Hi David, I typed the following code, but the new data frame still the original structure. What could be the problem?
enrollment_by_race_ethnicity_18_19 %
select(-contains(“grade”)) %>%
select(-contains(“kindergarten”)) %>%
select(-contains(“percent”)) %>%
pivot_longer(cols = “district_id”,
names_to = “race_ethnicity”,
values_to = “number_of_students”)
Hi IIbrah. Try changing
pivot_longer(cols = “district_id”,
to
pivot_longer(-district_id ,
The code you entered was pivoting the district ID in addition to the other columns.
I used select(!contains (“percent”)) instead of select(-contains (“percent”)), mainly because the helper page listed the exclamation option rather than the minus sign. Are there any differences between the two?
I don’t know the answer to that! Does it give the same result?
Looks like it gives the same answer.
Ok, I guess it does do the same thing then. Thanks for teaching me something new!

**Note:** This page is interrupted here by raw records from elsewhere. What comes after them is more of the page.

==> src/hdl/tarsm_pkg.sv <==
// shared types, constants and register codes for the tilt and rate safety monitor
`timescale 1ns / 1ps
`default_nettype none

package tarsm_pkg;

  localparam int TILT_W    = 16;
  localparam int SQ_W      = 31;
  localparam int SUM_W     = 32;
  localparam int CNT_W     = 7;
  localparam int HGT_W     = 15;
  localparam int RATE_W    = 15;
  localparam int MAG_W     = 17;

  localparam int IN_W      = 80;
  localparam int OUT_W     = 24;
  localparam int CFG_AW    = 3;
  localparam int CFG_DW    = 16;

  localparam int HISTORY_DEPTH = 3;

  localparam logic [CNT_W-1:0] COUNT_MAX  = 7'd100;
  localparam logic [CNT_W-1:0] NEAR_LEVEL = 7'd50;

  localparam logic [TILT_W-1:0] TILT_ONE   = 16'h7FFF;
  localparam logic [SUM_W-1:0]  TILT_ROUND = 32'd8192;
  localparam int                TILT_SHIFT = 14;

  localparam logic                     ENABLE_RST      = 1'b1;
  localparam logic [HGT_W-1:0]         GROUND_HGT_RST  = 15'd300;
  localparam logic signed [TILT_W-1:0] GROUND_TILT_RST = 16'sd25102;
  localparam logic signed [TILT_W-1:0] FLIGHT_TILT_RST = 16'sd21063;
  localparam logic [RATE_W-1:0]        RATE_LIMIT_RST  = 15'd4915;

  typedef enum logic [CFG_AW-1:0] {
    CFG_ENABLE      = 3'd0,
    CFG_GROUND_HGT  = 3'd1,
    CFG_GROUND_TILT = 3'd2,
    CFG_FLIGHT_TILT = 3'd3,
    CFG_RATE_LIMIT  = 3'd4
  } cfg_idx_t;

  // what the front stage hands to the decision stage
  typedef struct packed {
    logic [SQ_W-1:0] sq_x;
    logic [SQ_W-1:0] sq_y;
    logic            height_low;
    logic            rate_over;
  } front_t;

endpackage

`default_nettype wire

==> src/hdl/tarsm_front.sv <==
// front stage: squares of the quaternion parts, height and rate compares, registered
`timescale 1ns / 1ps
`default_nettype none

module tarsm_front (
  input  wire                                    clk,
  input  wire                                    load,
  input  wire  [tarsm_pkg::IN_W-1:0]             in_data,
  input  wire  [tarsm_pkg::HGT_W-1:0]            ground_height_mm,
  input  wire  [tarsm_pkg::RATE_W-1:0]           rate_limit,
  output tarsm_pkg::front_t                      front_r
);

  logic signed [tarsm_pkg::TILT_W-1:0]   qx;
  logic signed [tarsm_pkg::TILT_W-1:0]   qy;
  logic signed [tarsm_pkg::TILT_W-1:0]   height;
  logic        [tarsm_pkg::TILT_W-1:0]   wr;
  logic        [tarsm_pkg::TILT_W-1:0]   wp;
  logic signed [2*tarsm_pkg::TILT_W-1:0] px;
  logic signed [2*tarsm_pkg::TILT_W-1:0] py;
  logic        [tarsm_pkg::MAG_W-1:0]    mag_r;
  logic        [tarsm_pkg::MAG_W-1:0]    mag_p;
  logic        [tarsm_pkg::MAG_W-1:0]    lim;
  tarsm_pkg::front_t                     front_nxt;

  assign qx     = in_data[15:0];
  assign qy     = in_data[31:16];
  assign height = in_data[47:32];
  assign wr     = in_data[63:48];
  assign wp     = in_data[79:64];

  assign px = qx * qx;
  assign py = qy * qy;

  // magnitude of the most negative rate is 32768, hence the extra bit
  assign mag_r = wr[15] ? (17'({1'b0, ~wr}) + 17'd1) : {1'b0, wr};
  assign mag_p = wp[15] ? (17'({1'b0, ~wp}) + 17'd1) : {1'b0, wp};
  assign lim   = {2'b00, rate_limit};

  always_comb begin
    front_nxt.sq_x       = px[tarsm_pkg::SQ_W-1:0];
    front_nxt.sq_y       = py[tarsm_pkg::SQ_W-1:0];
    front_nxt.height_low = height < $signed({1'b0, ground_height_mm});
    front_nxt.rate_over  = (mag_r > lim) || (mag_p > lim);
  end

  always_ff @(posedge clk) begin
    if (load) begin
      front_r <= front_nxt;
    end
  end

endmodule

`default_nettype wire

==> src/hdl/tarsm_hist_cell.sv <==
// one history cell: holds a sample, passes it on, flags whether its next value is below limit
`timescale 1ns / 1ps
`default_nettype none

module tarsm_hist_cell (
  input  wire                                     clk,
  input  wire                                     rst_n,
  input  wire                                     shift,
  input  wire  signed [tarsm_pkg::TILT_W-1:0]     d_in,
  input  wire  signed [tarsm_pkg::TILT_W-1:0]     limit,
  output logic signed [tarsm_pkg::TILT_W-1:0]     val_r,
  output logic                                    below_nxt
);

  // the flag looks at the value the cell holds once the shift is done
  assign below_nxt = d_in < limit;

  always_ff @(posedge clk) begin
    if (!rst_n) begin
      val_r <= '0;
    end else if (shift) begin
      val_r <= d_in;
    end
  end

endmodule

`default_nettype wire

==> src/hdl/tilt_and_rate_safety_monitor.sv <==
// top level of the tilt and rate safety monitor: handshake, tilt cosine, counter, cell rows
// Usage:
//   in_* carries one sensor request per control tick: quat_x, quat_y, height_mm,
//   rate_roll and rate_pitch. out_* returns one result request per input: the
//   tilt cosine r33 and the trip flags. cfg_* writes the four limit registers and
//   the enable bit; write them only while no request is in flight.
// Path: input accept loads the square stage, then the decision stage updates the
//   ground counter and both history cell rows and registers the result for out_tvalid.
// Throughput: one request per cycle while out_tready stays high; the state updates of
//   one request finish in the decision stage, so the next can follow directly behind it.
// Reset (rst_n low, synchronous): configuration returns to its defaults, the
//   ground counter and all history cells clear to zero, no request is held.
// Stall: when out_tready is low the result stays in the output register, one
//   more request waits in the square stage, and in_tready then drops.
`timescale 1ns / 1ps
`default_nettype none

module tilt_and_rate_safety_monitor #(
  parameter int HISTORY_DEPTH = tarsm_pkg::HISTORY_DEPTH
) (
  input  wire                           clk,
  input  wire                           rst_n,
  // quat_x[15:0], quat_y[31:16], height_mm[47:32], rate_roll[63:48], rate_pitch[79:64]
  input  wire  [tarsm_pkg::IN_W-1:0]    in_tdata,
  input  wire                           in_tvalid,
  output logic                          in_tready,
  // tilt_cosine[15:0], stop_request[16], near_ground[17], ground_tilt_trip[18],
  // ground_rate_trip[19], flight_tilt_trip[20], zero[23:21]
  output logic [tarsm_pkg::OUT_W-1:0]   out_tdata,
  output logic                          out_tvalid,
  input  wire                           out_tready,
  input  wire                           cfg_we,
  input  wire  [tarsm_pkg::CFG_AW-1:0]  cfg_addr,
  input  wire  [tarsm_pkg::CFG_DW-1:0]  cfg_wdata
);

  localparam int TW = tarsm_pkg::TILT_W;
  localparam int CW = tarsm_pkg::CNT_W;

  // configuration registers
  logic                           enable_r;
  logic [tarsm_pkg::HGT_W-1:0]    ground_hgt_r;
  logic signed [TW-1:0]           ground_tilt_r;
  logic signed [TW-1:0]           flight_tilt_r;
  logic [tarsm_pkg::RATE_W-1:0]   rate_limit_r;

  always_ff @(posedge clk) begin
    if (!rst_n) begin
      enable_r      <= tarsm_pkg::ENABLE_RST;
      ground_hgt_r  <= tarsm_pkg::GROUND_HGT_RST;
      ground_tilt_r <= tarsm_pkg::GROUND_TILT_RST;
      flight_tilt_r <= tarsm_pkg::FLIGHT_TILT_RST;
      rate_limit_r  <= tarsm_pkg::RATE_LIMIT_RST;
    end else if (cfg_we) begin
      unique case (tarsm_pkg::cfg_idx_t'(cfg_addr))
        tarsm_pkg::CFG_ENABLE:      enable_r      <= cfg_wdata[0];
        tarsm_pkg::CFG_GROUND_HGT:  ground_hgt_r  <= cfg_wdata[tarsm_pkg::HGT_W-1:0];
        tarsm_pkg::CFG_GROUND_TILT: ground_tilt_r <= cfg_wdata;
        tarsm_pkg::CFG_FLIGHT_TILT: flight_tilt_r <= cfg_wdata;
        tarsm_pkg::CFG_RATE_LIMIT:  rate_limit_r  <= cfg_wdata[tarsm_pkg::RATE_W-1:0];
        default: begin
        end
      endcase
    end
  end

  // handshake and stage control
  logic a_valid_r;
  logic a_valid_nxt;
  logic out_valid_r;
  logic out_valid_nxt;
  logic adv;
  logic in_acc;

  assign adv       = a_valid_r && (!out_valid_r || out_tready);
  assign in_tready = !a_valid_r || adv;
  assign in_acc    = in_tvalid && in_tready;

  always_comb begin
    a_valid_nxt   = in_acc ? 1'b1 : (adv ? 1'b0 : a_valid_r);
    out_valid_nxt = adv ? 1'b1 : (out_tready ? 1'b0 : out_valid_r);
  end

  always_ff @(posedge clk) begin
    if (!rst_n) begin
      a_valid_r   <= 1'b0;
      out_valid_r <= 1'b0;
    end else begin
      a_valid_r   <= a_valid_nxt;
      out_valid_r <= out_valid_nxt;
    end
  end

  // square stage
  tarsm_pkg::front_t front;

  tarsm_front u_front (
    .clk              (clk),
    .load             (in_acc),
    .in_data          (in_tdata),
    .ground_height_mm (ground_hgt_r),
    .rate_limit       (rate_limit_r),
    .front_r          (front)
  );

  // tilt cosine: 32767 - ((x*x + y*y + 8192) >> 14), only the low side can clamp
  logic [tarsm_pkg::SUM_W-1:0]                   sq_sum;
  logic [tarsm_pkg::SUM_W-tarsm_pkg::TILT_SHIFT-1:0] sq_q;
  logic signed [tarsm_pkg::SUM_W-tarsm_pkg::TILT_SHIFT:0] r_wide;
  logic signed [TW-1:0]                          r33;

  assign sq_sum = {1'b0, front.sq_x} + {1'b0, front.sq_y} + tarsm_pkg::TILT_ROUND;
  assign sq_q   = sq_sum[tarsm_pkg::SUM_W-1:tarsm_pkg::TILT_SHIFT];
  assign r_wide = $signed({3'b000, tarsm_pkg::TILT_ONE}) - $signed({1'b0, sq_q});
  assign r33    = (r_wide < -19'sd32768) ? 16'sh8000 : r_wide[TW-1:0];

  // near-ground counter
  logic [CW-1:0] cnt_r;
  logic [CW-1:0] cnt_nxt;
  logic          near_nxt;

  always_comb begin
    cnt_nxt = cnt_r;
    if (enable_r) begin
      if (front.height_low) begin
        if (cnt_r < tarsm_pkg::COUNT_MAX) begin
          cnt_nxt = cnt_r + 7'd1;
        end
      end else if (cnt_r != '0) begin
        cnt_nxt = cnt_r - 7'd1;
      end
    end
  end

  assign near_nxt = cnt_nxt > tarsm_pkg::NEAR_LEVEL;

  always_ff @(posedge clk) begin
    if (!rst_n) begin
      cnt_r <= '0;
    end else if (adv) begin
      cnt_r <= cnt_nxt;
    end
  end

  // history cell rows
  logic                 g_shift;
  logic                 f_shift;
  logic signed [TW-1:0] g_val [HISTORY_DEPTH];
  logic signed [TW-1:0] f_val [HISTORY_DEPTH];
  logic [HISTORY_DEPTH-1:0] g_below;
  logic [HISTORY_DEPTH-1:0] f_below;

  assign g_shift = adv && enable_r && near_nxt;
  assign f_shift = adv && enable_r;

  for (genvar i = 0; i < HISTORY_DEPTH; i++) begin : g_cells
    logic signed [TW-1:0] g_in;
    logic signed [TW-1:0] f_in;
    if (i == 0) begin : g_head
      assign g_in = r33;
      assign f_in = r33;
    end else begin : g_link
      assign g_in = g_val[i-1];
      assign f_in = f_val[i-1];
    end

    tarsm_hist_cell u_ground (
      .clk       (clk),
      .rst_n     (rst_n),
      .shift     (g_shift),
      .d_in      (g_in),
      .limit     (ground_tilt_r),
      .val_r     (g_val[i]),
      .below_nxt (g_below[i])
    );

    tarsm_hist_cell u_flight (
      .clk       (clk),
      .rst_n     (rst_n),
      .shift     (f_shift),
      .d_in      (f_in),
      .limit     (flight_tilt_r),
      .val_r     (f_val[i]),
      .below_nxt (f_below[i])
    );
  end

  // trip decisions and output register
  logic gtilt;
  logic grate;
  logic ftilt;
  logic [tarsm_pkg::OUT_W-1:0] out_nxt;
  logic [tarsm_pkg::OUT_W-1:0] out_data_r;

  assign gtilt = enable_r && near_nxt && (&g_below);
  assign grate = enable_r && near_nxt && front.rate_over;
  assign ftilt = enable_r && (&f_below);

  assign out_nxt = {3'b000, ftilt, grate, gtilt, near_nxt, (gtilt || grate || ftilt), r33};

  always_ff @(posedge clk) begin
    if (adv) begin
      out_data_r <= out_nxt;
    end
  end

  assign out_tdata  = out_data_r;
  assign out_tvalid = out_valid_r;

endmodule

`default_nettype wire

I only have enrollment_17_18 and enrollment_18_19 files. Where did the math scores files come from that is shown at 5:40 of this lesson? My code matches what’s in the Solutions for the Importing Data lesson and I don’t think there was anything we downloaded in the Tidy Data lesson.
I now see that we don’t need for (Y)our turn. was just trying to follow along
Hi David, is there a way to enter the name of each column we want to remove within one select(-contains(” “)) argument rather than writing each one separately?
Do you mean like doing
select(-c(column1, column2))
?Yes! Thank you, that worked.
Hi David! by using pivot_longer it means that it will always arrange the data by 3 columns?
I’m not sure I quite understand your question. Can you explain a bit more?
What I understand from pivot_longer documentation page is that it will rearrange the data by decreasing the number of columns, so my question is: if pivot longer will always tidy the data into 3 columns? In this case there is just one column for “the values”, one column for “the names or columns that have characters” and “id column” (this last one we kept it by adding the “-“).
It will be 3 columns if you only have 1 column that you are not pivoting (in this case, the id column). However, if you are not pivoting multiple columns then you will have more than 3. Does that make sense?